Dataset entries:
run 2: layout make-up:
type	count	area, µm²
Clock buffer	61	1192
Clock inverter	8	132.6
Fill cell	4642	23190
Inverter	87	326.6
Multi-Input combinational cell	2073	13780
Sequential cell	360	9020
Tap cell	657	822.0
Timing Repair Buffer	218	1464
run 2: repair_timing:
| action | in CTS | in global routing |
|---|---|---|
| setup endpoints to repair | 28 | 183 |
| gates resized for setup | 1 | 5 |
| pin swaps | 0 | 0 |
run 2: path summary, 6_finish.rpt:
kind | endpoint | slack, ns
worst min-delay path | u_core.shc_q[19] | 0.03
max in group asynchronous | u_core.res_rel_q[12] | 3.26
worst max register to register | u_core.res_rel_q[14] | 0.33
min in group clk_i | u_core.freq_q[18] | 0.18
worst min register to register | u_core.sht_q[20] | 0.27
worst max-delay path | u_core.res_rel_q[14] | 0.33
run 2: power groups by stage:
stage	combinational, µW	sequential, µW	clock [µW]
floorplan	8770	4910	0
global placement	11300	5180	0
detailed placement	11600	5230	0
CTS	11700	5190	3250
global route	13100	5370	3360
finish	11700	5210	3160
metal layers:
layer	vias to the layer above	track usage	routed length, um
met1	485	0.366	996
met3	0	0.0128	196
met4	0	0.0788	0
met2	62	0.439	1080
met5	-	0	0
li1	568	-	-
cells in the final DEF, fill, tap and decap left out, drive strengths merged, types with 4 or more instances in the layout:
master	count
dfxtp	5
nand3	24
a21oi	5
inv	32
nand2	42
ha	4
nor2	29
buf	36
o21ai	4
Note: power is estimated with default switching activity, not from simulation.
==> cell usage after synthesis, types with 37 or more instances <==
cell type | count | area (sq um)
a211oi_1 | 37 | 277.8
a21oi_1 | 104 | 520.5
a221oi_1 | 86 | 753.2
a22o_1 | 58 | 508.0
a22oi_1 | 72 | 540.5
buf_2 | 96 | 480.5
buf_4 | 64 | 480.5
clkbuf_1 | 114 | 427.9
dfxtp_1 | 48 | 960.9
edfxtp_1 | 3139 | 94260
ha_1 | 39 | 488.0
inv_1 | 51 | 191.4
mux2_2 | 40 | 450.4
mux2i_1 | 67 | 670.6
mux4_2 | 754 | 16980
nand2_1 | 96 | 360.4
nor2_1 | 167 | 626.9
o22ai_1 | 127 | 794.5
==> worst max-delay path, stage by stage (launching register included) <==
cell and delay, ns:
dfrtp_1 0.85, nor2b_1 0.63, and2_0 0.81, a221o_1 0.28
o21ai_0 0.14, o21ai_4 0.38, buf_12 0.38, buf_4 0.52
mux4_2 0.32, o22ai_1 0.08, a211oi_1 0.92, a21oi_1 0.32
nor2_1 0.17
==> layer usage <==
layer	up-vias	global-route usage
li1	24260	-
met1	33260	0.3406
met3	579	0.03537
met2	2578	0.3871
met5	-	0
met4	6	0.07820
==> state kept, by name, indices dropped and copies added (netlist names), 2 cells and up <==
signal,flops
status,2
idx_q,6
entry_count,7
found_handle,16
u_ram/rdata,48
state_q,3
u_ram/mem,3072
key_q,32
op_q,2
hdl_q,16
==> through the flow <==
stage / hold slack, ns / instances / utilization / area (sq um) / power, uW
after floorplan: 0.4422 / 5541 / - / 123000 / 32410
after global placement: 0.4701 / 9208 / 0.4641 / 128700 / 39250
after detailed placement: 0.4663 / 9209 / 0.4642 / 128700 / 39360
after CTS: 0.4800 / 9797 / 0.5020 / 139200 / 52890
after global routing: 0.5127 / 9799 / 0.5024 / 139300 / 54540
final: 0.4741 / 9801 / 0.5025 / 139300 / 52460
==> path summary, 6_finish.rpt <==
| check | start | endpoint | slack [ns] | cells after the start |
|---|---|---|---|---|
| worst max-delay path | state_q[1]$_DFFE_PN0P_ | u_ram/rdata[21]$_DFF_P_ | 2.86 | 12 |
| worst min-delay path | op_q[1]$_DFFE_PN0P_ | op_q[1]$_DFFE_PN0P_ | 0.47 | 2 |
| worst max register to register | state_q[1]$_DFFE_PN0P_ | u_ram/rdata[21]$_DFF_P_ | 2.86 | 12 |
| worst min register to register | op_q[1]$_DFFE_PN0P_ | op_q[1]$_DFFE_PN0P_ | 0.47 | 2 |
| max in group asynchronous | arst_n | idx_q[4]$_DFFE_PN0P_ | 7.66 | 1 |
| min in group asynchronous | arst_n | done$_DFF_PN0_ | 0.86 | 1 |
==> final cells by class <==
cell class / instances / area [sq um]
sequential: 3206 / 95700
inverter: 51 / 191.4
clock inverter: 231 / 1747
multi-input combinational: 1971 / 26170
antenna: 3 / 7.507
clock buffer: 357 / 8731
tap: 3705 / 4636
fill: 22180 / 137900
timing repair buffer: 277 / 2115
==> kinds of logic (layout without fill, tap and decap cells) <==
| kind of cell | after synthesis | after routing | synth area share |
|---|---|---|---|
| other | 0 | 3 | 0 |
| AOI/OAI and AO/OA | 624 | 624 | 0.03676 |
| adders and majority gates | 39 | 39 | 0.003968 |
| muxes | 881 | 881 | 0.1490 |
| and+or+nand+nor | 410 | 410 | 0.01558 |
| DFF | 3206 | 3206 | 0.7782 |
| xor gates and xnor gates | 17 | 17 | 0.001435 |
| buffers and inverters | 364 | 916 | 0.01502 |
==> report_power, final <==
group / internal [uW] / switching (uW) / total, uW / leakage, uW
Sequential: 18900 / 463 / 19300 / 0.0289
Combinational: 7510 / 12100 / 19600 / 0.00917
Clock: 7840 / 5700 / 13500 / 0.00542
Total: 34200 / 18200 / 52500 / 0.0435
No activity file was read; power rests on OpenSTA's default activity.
[src/hdl/dvc_ctrl.sv]
// Sequencer: scans the table with one shared comparator, updates or
// appends entries, and streams the table out on batch end.
// Depends on dvc_pkg; drives the dvc_store ports.
`timescale 1ns / 1ps

module dvc_ctrl
	import dvc_pkg::*;
#(
	parameter int MAX_DISTINCT = 64,
	localparam int IDX_W = (MAX_DISTINCT > 1) ? $clog2(MAX_DISTINCT) : 1,
	localparam int CNT_W = $clog2(MAX_DISTINCT + 1)
) (
	input  logic               clk,
	input  logic               arst_n,
	// input channel
	input  logic               in_valid,
	output logic               in_stall,
	input  logic [VALUE_W-1:0] sample_bits,
	input  logic               batch_end,
	// output channel
	output logic               out_valid,
	input  logic               out_stall,
	output logic [VALUE_W-1:0] distinct_bits,
	output logic [COUNT_W-1:0] occurrences,
	output logic               final_pair,
	output logic               table_overflowed,
	// table memory
	output wr_req_t            wr,
	output logic [IDX_W-1:0]   wr_addr,
	output logic [IDX_W-1:0]   rd_addr,
	input  entry_t             rd_data
);

	localparam logic [2:0] ST_IDLE      = 3'd0;
	localparam logic [2:0] ST_SCAN      = 3'd1;
	localparam logic [2:0] ST_INSERT    = 3'd2;
	localparam logic [2:0] ST_EMIT_RD   = 3'd3;
	localparam logic [2:0] ST_EMIT_WAIT = 3'd4;

	localparam logic [CNT_W-1:0] CAPACITY = CNT_W'(MAX_DISTINCT);

	logic [2:0]         state_q;
	logic [VALUE_W-1:0] sample_q;
	logic               last_q;
	logic [CNT_W-1:0]   used_q;
	logic               overflow_q;
	logic [CNT_W-1:0]   ptr_q;     // next entry to read
	logic [IDX_W-1:0]   chk_q;     // entry now in rd_data
	logic               chk_valid_q;
	logic [IDX_W-1:0]   emit_q;

	logic               out_valid_q;
	logic [VALUE_W-1:0] out_bits_q;
	logic [COUNT_W-1:0] out_count_q;
	logic               out_final_q;
	logic               out_ovf_q;

	logic               in_xfer;
	logic               hit;
	logic               chk_is_last;
	logic               emit_is_last;
	logic               out_load;
	logic [COUNT_W-1:0] bumped;

	assign in_stall = (state_q != ST_IDLE);
	assign in_xfer  = in_valid && !in_stall;

	// shared comparator and count bump
	assign hit          = chk_valid_q && (rd_data.value == sample_q);
	assign chk_is_last  = (CNT_W'(chk_q) + 1'b1) == used_q;
	assign emit_is_last = (CNT_W'(emit_q) + 1'b1) == used_q;
	assign bumped       = (rd_data.count == COUNT_MAX) ? rd_data.count
	                                                   : rd_data.count + 1'b1;
	assign out_load     = (state_q == ST_EMIT_WAIT) && (!out_valid_q || !out_stall);

	// read address: emit pointer during emission, scan pointer otherwise
	always_comb begin
		if (state_q == ST_EMIT_RD || state_q == ST_EMIT_WAIT) begin
			rd_addr = emit_q;
		end else begin
			rd_addr = ptr_q[IDX_W-1:0];
		end
	end

	// table writes: count update on a hit, append on insert
	always_comb begin
		wr.en         = 1'b0;
		wr.data.value = sample_q;
		wr.data.count = COUNT_W'(1);
		wr_addr       = used_q[IDX_W-1:0];
		if (state_q == ST_SCAN && hit) begin
			wr.en         = 1'b1;
			wr.data.count = bumped;
			wr_addr       = chk_q;
		end else if (state_q == ST_INSERT && used_q < CAPACITY) begin
			wr.en = 1'b1;
		end
	end

	// sequencer
	always_ff @(posedge clk or negedge arst_n) begin
		if (!arst_n) begin
			state_q     <= ST_IDLE;
			used_q      <= '0;
			overflow_q  <= 1'b0;
			ptr_q       <= '0;
			chk_valid_q <= 1'b0;
			emit_q      <= '0;
		end else begin
			unique case (state_q)
				ST_IDLE: begin
					if (in_xfer) begin
						ptr_q       <= '0;
						chk_valid_q <= 1'b0;
						state_q     <= (used_q == '0) ? ST_INSERT : ST_SCAN;
					end
				end
				ST_SCAN: begin
					chk_valid_q <= (ptr_q < used_q);
					if (ptr_q < used_q) begin
						ptr_q <= ptr_q + 1'b1;
					end
					if (hit) begin
						emit_q  <= '0;
						state_q <= last_q ? ST_EMIT_RD : ST_IDLE;
					end else if (chk_valid_q && chk_is_last) begin
						state_q <= ST_INSERT;
					end
				end
				ST_INSERT: begin
					if (used_q < CAPACITY) begin
						used_q <= used_q + 1'b1;
					end else begin
						overflow_q <= 1'b1;
					end
					emit_q  <= '0;
					state_q <= last_q ? ST_EMIT_RD : ST_IDLE;
				end
				ST_EMIT_RD: begin
					state_q <= ST_EMIT_WAIT;
				end
				ST_EMIT_WAIT: begin
					if (out_load) begin
						if (emit_is_last) begin
							used_q     <= '0;
							overflow_q <= 1'b0;
							state_q    <= ST_IDLE;
						end else begin
							emit_q  <= emit_q + 1'b1;
							state_q <= ST_EMIT_RD;
						end
					end
				end
				default: begin
					state_q <= ST_IDLE;
				end
			endcase
		end
	end

	// scan index of the entry arriving from the read port
	always_ff @(posedge clk) begin
		chk_q <= ptr_q[IDX_W-1:0];
	end

	// captured input transfer
	always_ff @(posedge clk) begin
		if (in_xfer) begin
			sample_q <= sample_bits;
			last_q   <= batch_end;
		end
	end

	// output register
	always_ff @(posedge clk or negedge arst_n) begin
		if (!arst_n) begin
			out_valid_q <= 1'b0;
		end else if (out_load) begin
			out_valid_q <= 1'b1;
		end else if (!out_stall) begin
			out_valid_q <= 1'b0;
		end
	end

	always_ff @(posedge clk) begin
		if (out_load) begin
			out_bits_q  <= rd_data.value;
			out_count_q <= rd_data.count;
			out_final_q <= emit_is_last;
			out_ovf_q   <= overflow_q;
		end
	end

	assign out_valid        = out_valid_q;
	assign distinct_bits    = out_bits_q;
	assign occurrences      = out_count_q;
	assign final_pair       = out_final_q;
	assign table_overflowed = out_ovf_q;

	// checks
	a_used_bound: assert property (@(posedge clk) disable iff (!arst_n)
		used_q <= CAPACITY)
		else $error("table fill beyond capacity");

	a_final_clears: assert property (@(posedge clk) disable iff (!arst_n)
		(out_load && emit_is_last) |=> (used_q == '0 && !overflow_q))
		else $error("table not cleared after last pair");

	a_wr_states: assert property (@(posedge clk) disable iff (!arst_n)
		wr.en |-> (state_q == ST_SCAN || state_q == ST_INSERT))
		else $error("table write outside tally");

	a_hit_in_range: assert property (@(posedge clk) disable iff (!arst_n)
		(state_q == ST_SCAN && hit) |-> (CNT_W'(chk_q) < used_q))
		else $error("match on an unused entry");

endmodule
File: src/hw/rtl/rfft_pkg.sv
// Package for the radix-2 FFT: widths, controller commands, twiddle table.
// No dependencies.
`timescale 1ns / 1ps
package rfft_pkg;
  localparam int SampleW = 16;
  localparam int TwW = 16;
  localparam int WorkW = 23;
  localparam int AddrW = 6;
  localparam int MaxLog = 6;
  localparam int IterW = 5;

  typedef struct packed {
    logic            load;     // write input sample
    logic [AddrW-1:0] load_addr;
    logic            rd;       // read pair for butterfly
    logic [AddrW-1:0] rd_e;
    logic [AddrW-1:0] rd_o;
    logic [IterW-1:0] tw_m;
    logic            wr;       // write butterfly result
    logic [AddrW-1:0] wr_e;
    logic [AddrW-1:0] wr_o;
    logic            emit_rd;  // read one bin
    logic [AddrW-1:0] emit_addr;
  } rfft_cmd_t;

  // cos(2*pi*m/64) rounded to Q1.15, m = 0..16, +1.0 saturated
  function automatic logic signed [TwW-1:0] cos_q(input logic [4:0] m);
    logic signed [TwW-1:0] r;
    case (m)
      5'd0: r = 16'sd32767;   5'd1: r = 16'sd32610;  5'd2: r = 16'sd32138;
      5'd3: r = 16'sd31357;   5'd4: r = 16'sd30274;  5'd5: r = 16'sd28899;
      5'd6: r = 16'sd27246;   5'd7: r = 16'sd25330;  5'd8: r = 16'sd23170;
      5'd9: r = 16'sd20788;   5'd10: r = 16'sd18205; 5'd11: r = 16'sd15447;
      5'd12: r = 16'sd12540;  5'd13: r = 16'sd9512;  5'd14: r = 16'sd6393;
      5'd15: r = 16'sd3212;   5'd16: r = 16'sd0;
      default: r = 16'sd0;
    endcase
    return r;
  endfunction
endpackage

File: src/hw/rtl/rfft_ctrl.sv
// Controller for the radix-2 FFT: load, butterfly sequencing and bin emission.
// Depends on rfft_pkg.
`timescale 1ns / 1ps
module rfft_ctrl
  import rfft_pkg::*;
(
  input  logic       clk,
  input  logic       rst,
  input  logic       cfg_we,
  input  logic [2:0] cfg_data,
  input  logic       in_xfer,
  output logic       in_ready,
  input  logic       emit_space,
  output logic       emit_valid,
  output logic [AddrW-1:0] emit_index,
  output logic       emit_last,
  output rfft_cmd_t  cmd
);
  localparam logic [1:0] ST_LOAD = 2'd0;
  localparam logic [1:0] ST_BFLY = 2'd1;
  localparam logic [1:0] ST_EMIT = 2'd2;

  logic [1:0]   state;
  logic [2:0]   lp;
  logic [AddrW:0] load_count;
  logic [2:0]   stage;      // 1..lp
  logic [AddrW-1:0] bf;     // butterfly counter within stage
  logic [AddrW-1:0] ek;     // emit counter
  logic         rd_pend;    // read issued, write next cycle
  logic [AddrW-1:0] pe, po;
  logic         ev1;        // emit read in flight
  logic [AddrW-1:0] ek1;
  logic         el1;

  logic [AddrW-1:0] nmask, rev, half, jj, e_addr, o_addr, ri;
  logic [AddrW:0]   nbf;

  always_comb begin
    nmask = AddrW'((7'd1 << lp) - 7'd1);
    ri = '0;
    for (int b = 0; b < MaxLog; b++) begin
      if (b < lp) ri[lp - 3'd1 - 3'(b)] = load_count[b];
    end
    rev = ri;
    half = AddrW'(7'd1 << (stage - 3'd1));
    jj = bf & (half - 1'b1);
    e_addr = ((bf & ~(half - 1'b1)) << 1) | jj;
    o_addr = e_addr | half;
    nbf = 7'((7'd1 << lp) >> 1);
  end

  assign in_ready = (state == ST_LOAD) && !cfg_we;

  // command outputs
  always_comb begin
    cmd = '0;
    cmd.load = in_xfer;
    cmd.load_addr = rev;
    cmd.rd = (state == ST_BFLY) && !rd_pend;
    cmd.rd_e = e_addr;
    cmd.rd_o = o_addr;
    cmd.tw_m = IterW'(jj << (3'd6 - stage));
    cmd.wr = rd_pend;
    cmd.wr_e = pe;
    cmd.wr_o = po;
    cmd.emit_rd = (state == ST_EMIT) && emit_space && !ev1;
    cmd.emit_addr = ek;
  end

  assign emit_valid = ev1;
  assign emit_index = ek1;
  assign emit_last = el1;

  // sequence the phases
  always_ff @(posedge clk) begin
    if (rst) begin
      state <= ST_LOAD; lp <= 3'd6; load_count <= '0; rd_pend <= 1'b0;
      ev1 <= 1'b0; stage <= 3'd1; bf <= '0; ek <= '0;
    end else begin
      ev1 <= cmd.emit_rd;
      ek1 <= ek;
      el1 <= (ek == nmask);
      if (cfg_we) begin
        lp <= (cfg_data > 3'd6) ? 3'd6 : cfg_data;
        load_count <= '0;
      end
      case (state)
        ST_LOAD: if (in_xfer) begin
          if (load_count == {1'b0, nmask}) begin
            load_count <= '0;
            stage <= 3'd1; bf <= '0; ek <= '0;
            state <= (lp == 3'd0) ? ST_EMIT : ST_BFLY;
          end else begin
            load_count <= load_count + 1'b1;
          end
        end
        ST_BFLY: begin
          rd_pend <= !rd_pend;
          if (!rd_pend) begin
            pe <= e_addr; po <= o_addr;
          end else if ({1'b0, bf} == nbf - 1'b1) begin
            bf <= '0;
            if (stage == lp) state <= ST_EMIT;
            else stage <= stage + 1'b1;
          end else begin
            bf <= bf + 1'b1;
          end
        end
        ST_EMIT: if (cmd.emit_rd) begin
          if (ek == nmask) begin
            ek <= '0; state <= ST_LOAD;
          end else begin
            ek <= ek + 1'b1;
          end
        end
        default: state <= ST_LOAD;
      endcase
    end
  end
endmodule

File: config.mk
export PLATFORM = sky130hd
export DESIGN_NAME = rfft_ctrl
export DESIGN_NICKNAME = d
export VERILOG_FILES = /design/src/hw/rtl/rfft_pkg.sv /design/src/hw/rtl/rfft_ctrl.sv
export SDC_FILE = /design/constraint.sdc
export NUM_CORES = 1
export LEC_CHECK = 0
export BUFFER_PORTS_ARGS = -buffer_cell sky130_fd_sc_hd__clkbuf_2
export CORE_MARGIN = 2
export CORE_UTILIZATION = 45
export CTS_CLUSTER_SIZE = 10
export DETAILED_ROUTE_END_ITERATION = 10
export PLACE_DENSITY = 0.66
export SLEW_MARGIN = 25
export SYNTH_ARGS = -nofsm -noshare
export SYNTH_HDL_FRONTEND = slang
export SYNTH_SLANG_ARGS = --single-unit
File: constraint.sdc
create_clock -name clk -period 7.94 [get_ports clk]
set_input_delay 0.397 -clock clk [delete_from_list [all_inputs] [get_ports clk]]
set_output_delay 0.397 -clock clk [all_outputs]
set_load 0.01 [all_outputs]
==> reports/results.txt <==
Synth Flop Type: dfxtp_1
initial DRC count: 182
GR Util All Layers: 20.1%
EDFF count, synth: 19
Data arrival, critical path: 4670 ps
share of cells above drive strength 1: 19.9%
Req. time, crit path: 8130 ps
setup_tns: 0 ps
Crit Path Category: reg -> reg
post-synthesis cell type count: 76
clk slew on worst S/H paths: 80 ps
Placeable Area: 8220 sq um
Slew Limit Fails: 0
FMAX: 223 MHz
RSZ-0062 raised after global routing: false
sequential fraction of the synthesis area: 30.2%
Resized cells post-CTS: 0
yosys warns: 0
CP endpoint kind: flop
die span in x: 96.1 um
row cnt: 33
crit-path cells: inv_1 -> ha_1 -> nand2b_1 -> ha_1 -> or4b_2 -> o211ai_2 -> xor2_2 -> nor4_4 -> a21oi_4 -> a21oi_2 -> mux2_1
H-tree levels: 2
startpoint types: flop
Post-route DRC: 0
Skew-Pair Late Insertion Delay: 300 ps
Mapped Cells: 444
CTS Buf Count: 5
final hold vios: 0
max_slew headroom: 47.8%
CP max stage cell: dfxtp_1
Detailed Place HPWL: 6680 um
drt pass-1 iters: 5
M3 GR Usage: 2.35%
global route hottest layer: met2
final setup vio count: 0
CTS tree: yes
fill count: 804
wire per inst: 15.4 um
Nets: 509
crit path max fanout: 22
post-DR vias/cell: 5.78
Tmin final: 4480 ps
Routed WL: 9070 um
I/O pin cnt: 62
asr flop ratio synth: 0%
Initial Util: 46.4%
post-synthesis net count: 472
maxcap violations: 0
Clock Path Buffers: 2
Area growth syn-to-layout: 10.6%
initial antenna violation count: 0
Vias: 3391
hold_buf cts: 0
die footprint: 9230 sq um
diode count: 0
syn avg cell area: 8.59 sq um
met1 Use GR: 26.8%
Layout Skew: 14.2 ps
Buf+Inv Stages, Crit Path: 1
routability cong.: 0.911
VDD IR-drop max: 67.4 uV
worst hold path type: in -> reg
first-pass GRT wire length: 14900 um
cell family with most CP delay: simple AND/OR/NAND/NOR gates
IO buf count: 61
Max stage delay on crit path: 800 ps
global route overflow: 0
vias in the first global route: 3098
total power draw: 568 uW
largest net degree at the start of global routing: 27
met2 Use GR: 33.9%
number of synthesized register bits: 48
Detail Route Antenna Nets: 0
Clock Sink Count: 48
outcome: finished, final reports clean
worst slew pin tran: 777 ps
CP most frequent cell: ha_1
P per Cell Area: 135 nW/um^2
number of setup buffers added after CTS: 0
Post-Syn Area: 3810 sq um
final worst path period share: 56.5%
Root Buffer: clkbuf_8
Leakage: 1.72 nW
Die Ht: 96.1 um
[registers in the layout (all words and copies together), names as in the netlist, 2 cells and up]
register / cells
emit_index: 6
state: 2
lp: 3
bf: 6
po: 6
stage: 3
ek: 6
pe: 6
load_count: 7
[per-layer routing]
metal	up-vias	wire, um
li1	1687	-
met1	1597	4210
met2	100	4340
met3	7	437
met4	0	89
met5	-	0
[layout by cell type (no fill, tap or decap), types with 8 or more instances in the layout]
cell type and count:
clkbuf_2 61, nor3_1 17, ha_1 20, a21o_1 8, nand3_1 16, a21oi_1 20, nand2b_1 17, xnor2_1 15
nor2_1 36, edfxtp_1 19, nor2b_1 9, dfxtp_1 29, xor2_1 14, o21ai_0 16, nand2_1 33, inv_1 17
[metrics by stage]
stage          std cells  util [%]  hold slack [ps]  setup slack, ps  cell area [sq um]
2_1_floorplan        444         -              464             4220               3810
3_3_place_gp         579      49.7              489             3650               4090
3_5_place_dp         579      49.7              495             3490               4090
4_1_cts              587      51.3              346             3480               4220
5_1_grt              587      51.3              357             3090               4220
6_report             587      51.3              347             3460               4220
[worst min-delay path, stage by stage]
cell	delay, ps
clkbuf_2	90
mux2i_1	70
nand2_1	60
[final cells by class]
class                           count  area [sq um]  area share [%]
Inverter                           17          63.8            1.51
Clock inverter                      2          38.8           0.919
Multi-Input combinational cell    346          2420            57.4
Tap cell                          105           131            3.11
Clock buffer                        6          93.8            2.22
Timing Repair Buffer               63           320            7.59
Sequential cell                    48          1150            27.3
[worst paths after layout]
path                 startpoint             to  slack [ps]  cells after the start
setup / recovery          lp[0]       stage[2]        3460                     11
hold / removal      cfg_data[2]          lp[2]         350                      3
setup reg to reg          lp[0]       stage[2]        3460                     11
hold reg to reg   load_count[6]  load_count[6]         510                      2
[synth_stat cells (8+ instances only)]
cell | instances | area share (%)
nand2_1 | 33 | 3.2
clkbuf_1 | 18 | 1.8
nor2b_1 | 9 | 1.5
inv_1 | 17 | 1.7
dfxtp_1 | 29 | 15
ha_1 | 20 | 6.6
a21oi_1 | 20 | 2.6
xnor2_1 | 15 | 3.4
edfxtp_1 | 19 | 15
a21o_1 | 8 | 1.6
nand2b_1 | 17 | 2.8
xor2_1 | 14 | 3.2
nor2_1 | 36 | 3.5
nor3_1 | 17 | 2.2
o21ai_0 | 16 | 2.1
nand3_1 | 16 | 2.1
[power breakdown]
part | switching, mW | leakage, nW | internal, mW
registers | 0.0115 | 0.418 | 0.258
clock network | 0.0870 | 0.0669 | 0.114
logic | 0.0567 | 1.23 | 0.0400
total | 0.155 | 1.72 | 0.413
[logic make-up (layout without fill, tap and decap cells)]
family                   count (synthesis)  count (layout)  share of synthesized area [%]
XOR/XNOR                                31              31                           7.68
flip-flops                              48              48                           30.2
buffers and inverters                   50              88                           6.36
AO/OA/AOI/OAI                          105             105                           20.0
multiplexers                            13              13                           3.61
AND/OR/NAND/NOR                        177             177                           25.6
adder cells (fa/ha/maj)                 20              20                           6.56
Note: power is estimated with default switching activity, not from simulation.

WORK TO COMPLETE: The answer should consist solely of the lines from the first line above through the one with "worst max-delay path | u_core.res_rel_q[14]", both included, repeated exactly.

TASK SOLUTION:
run 2: layout make-up:
type	count	area, µm²
Clock buffer	61	1192
Clock inverter	8	132.6
Fill cell	4642	23190
Inverter	87	326.6
Multi-Input combinational cell	2073	13780
Sequential cell	360	9020
Tap cell	657	822.0
Timing Repair Buffer	218	1464
run 2: repair_timing:
| action | in CTS | in global routing |
|---|---|---|
| setup endpoints to repair | 28 | 183 |
| gates resized for setup | 1 | 5 |
| pin swaps | 0 | 0 |
run 2: path summary, 6_finish.rpt:
kind | endpoint | slack, ns
worst min-delay path | u_core.shc_q[19] | 0.03
max in group asynchronous | u_core.res_rel_q[12] | 3.26
worst max register to register | u_core.res_rel_q[14] | 0.33
min in group clk_i | u_core.freq_q[18] | 0.18
worst min register to register | u_core.sht_q[20] | 0.27
worst max-delay path | u_core.res_rel_q[14] | 0.33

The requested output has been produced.